--- src/rtl/vga_timing.sv ---
// Pixel-timing generator: pixel-enable divider, scan counters and sync/blank decodes.
// Define VGA_FRAME_CNT_EN to build the frame counter; otherwise frame_cnt reads 0.
module vga_timing
  import vga_pkg::*;
#(
  parameter int DIV      = DEF_DIV,
  parameter int H_ACTIVE = DEF_H_ACTIVE,
  parameter int H_FP     = DEF_H_FP,
  parameter int H_SYNC   = DEF_H_SYNC,
  parameter int H_BP     = DEF_H_BP,
  parameter int V_ACTIVE = DEF_V_ACTIVE,
  parameter int V_FP     = DEF_V_FP,
  parameter int V_SYNC   = DEF_V_SYNC,
  parameter int V_BP     = DEF_V_BP,
  parameter bit SYNC_POL = DEF_SYNC_POL,
  parameter int DLY      = DEF_DLY
) (
  input  logic        clk,
  input  logic        rst,
  output logic        pix_clk,
  output logic [9:0]  x,
  output logic [9:0]  y,
  output logic        hsync,
  output logic        vsync,
  output logic        video_on,
  output logic        vblank_start,
  output logic [15:0] frame_cnt
);

  localparam int H_TOTAL = seg_total(H_ACTIVE, H_FP, H_SYNC, H_BP);
  localparam int V_TOTAL = seg_total(V_ACTIVE, V_FP, V_SYNC, V_BP);
  localparam int DIV_W   = (DIV > 2) ? $clog2(DIV) : 1;

  localparam logic [DIV_W-1:0]   DIV_LAST = DIV_W'(DIV - 1);
  localparam logic [DIV_W-1:0]   DIV_PRE  = DIV_W'(DIV - 2);
  localparam logic [COORD_W-1:0] H_LAST   = COORD_W'(H_TOTAL - 1);
  localparam logic [COORD_W-1:0] V_LAST   = COORD_W'(V_TOTAL - 1);
  localparam logic [COORD_W-1:0] H_ACT    = COORD_W'(H_ACTIVE);
  localparam logic [COORD_W-1:0] V_ACT    = COORD_W'(V_ACTIVE);
  localparam logic [COORD_W-1:0] HS_FIRST = COORD_W'(H_ACTIVE + H_FP);
  localparam logic [COORD_W-1:0] HS_LAST  = COORD_W'(H_ACTIVE + H_FP + H_SYNC - 1);
  localparam logic [COORD_W-1:0] VS_FIRST = COORD_W'(V_ACTIVE + V_FP);
  localparam logic [COORD_W-1:0] VS_LAST  = COORD_W'(V_ACTIVE + V_FP + V_SYNC - 1);

  // bit order {video_on, hsync, vsync}
  localparam logic [2:0] DEC_IDLE = {1'b0, ~SYNC_POL, ~SYNC_POL};

  logic [DIV_W-1:0]   div_cnt;
  logic [COORD_W-1:0] x_next, y_next, x_dec, y_dec;
  logic [2:0]         dec, dec_q, dly_q;

  assign pix_clk = (div_cnt == DIV_LAST);

  always_comb begin
    x_next = x + 10'd1;
    y_next = y;
    if (x == H_LAST) begin
      x_next = '0;
      y_next = (y == V_LAST) ? '0 : y + 10'd1;
    end
  end

  // Decode the coordinate that x/y will hold after this edge, so dec_q is in phase with x/y.
  always_comb begin
    x_dec  = pix_clk ? x_next : x;
    y_dec  = pix_clk ? y_next : y;
    dec[2] = (x_dec < H_ACT) && (y_dec < V_ACT);
    dec[1] = ((x_dec >= HS_FIRST) && (x_dec <= HS_LAST)) ? SYNC_POL : ~SYNC_POL;
    dec[0] = ((y_dec >= VS_FIRST) && (y_dec <= VS_LAST)) ? SYNC_POL : ~SYNC_POL;
  end

  always_ff @(posedge clk) begin
    if (rst) begin
      div_cnt      <= '0;
      x            <= '0;
      y            <= '0;
      dec_q        <= DEC_IDLE;
      vblank_start <= 1'b0;
    end else begin
      div_cnt <= pix_clk ? '0 : div_cnt + 1'b1;
      if (pix_clk) begin
        x <= x_next;
        y <= y_next;
      end
      dec_q        <= dec;
      vblank_start <= (div_cnt == DIV_PRE) && (x == '0) && (y == V_ACT);
    end
  end

  sync_delay #(.DLY(DLY)) u_sync_delay (
    .clk     (clk),
    .rst     (rst),
    .en      (pix_clk),
    .rst_val (DEC_IDLE),
    .d       (dec_q),
    .q       (dly_q)
  );

  assign video_on = dly_q[2];
  assign hsync    = dly_q[1];
  assign vsync    = dly_q[0];

`ifdef VGA_FRAME_CNT_EN
  always_ff @(posedge clk) begin
    if (rst) frame_cnt <= '0;
    else if (vblank_start) frame_cnt <= frame_cnt + 16'd1;
  end
`else
  assign frame_cnt = '0;
`endif

endmodule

------------------------

AIM OF THE EXERCISE :: Where does the string "hsync" appear in the records above? Show every line that holds it.

WRITTEN ANSWER ::
  output logic        hsync,
  // bit order {video_on, hsync, vsync}
  assign hsync    = dly_q[1];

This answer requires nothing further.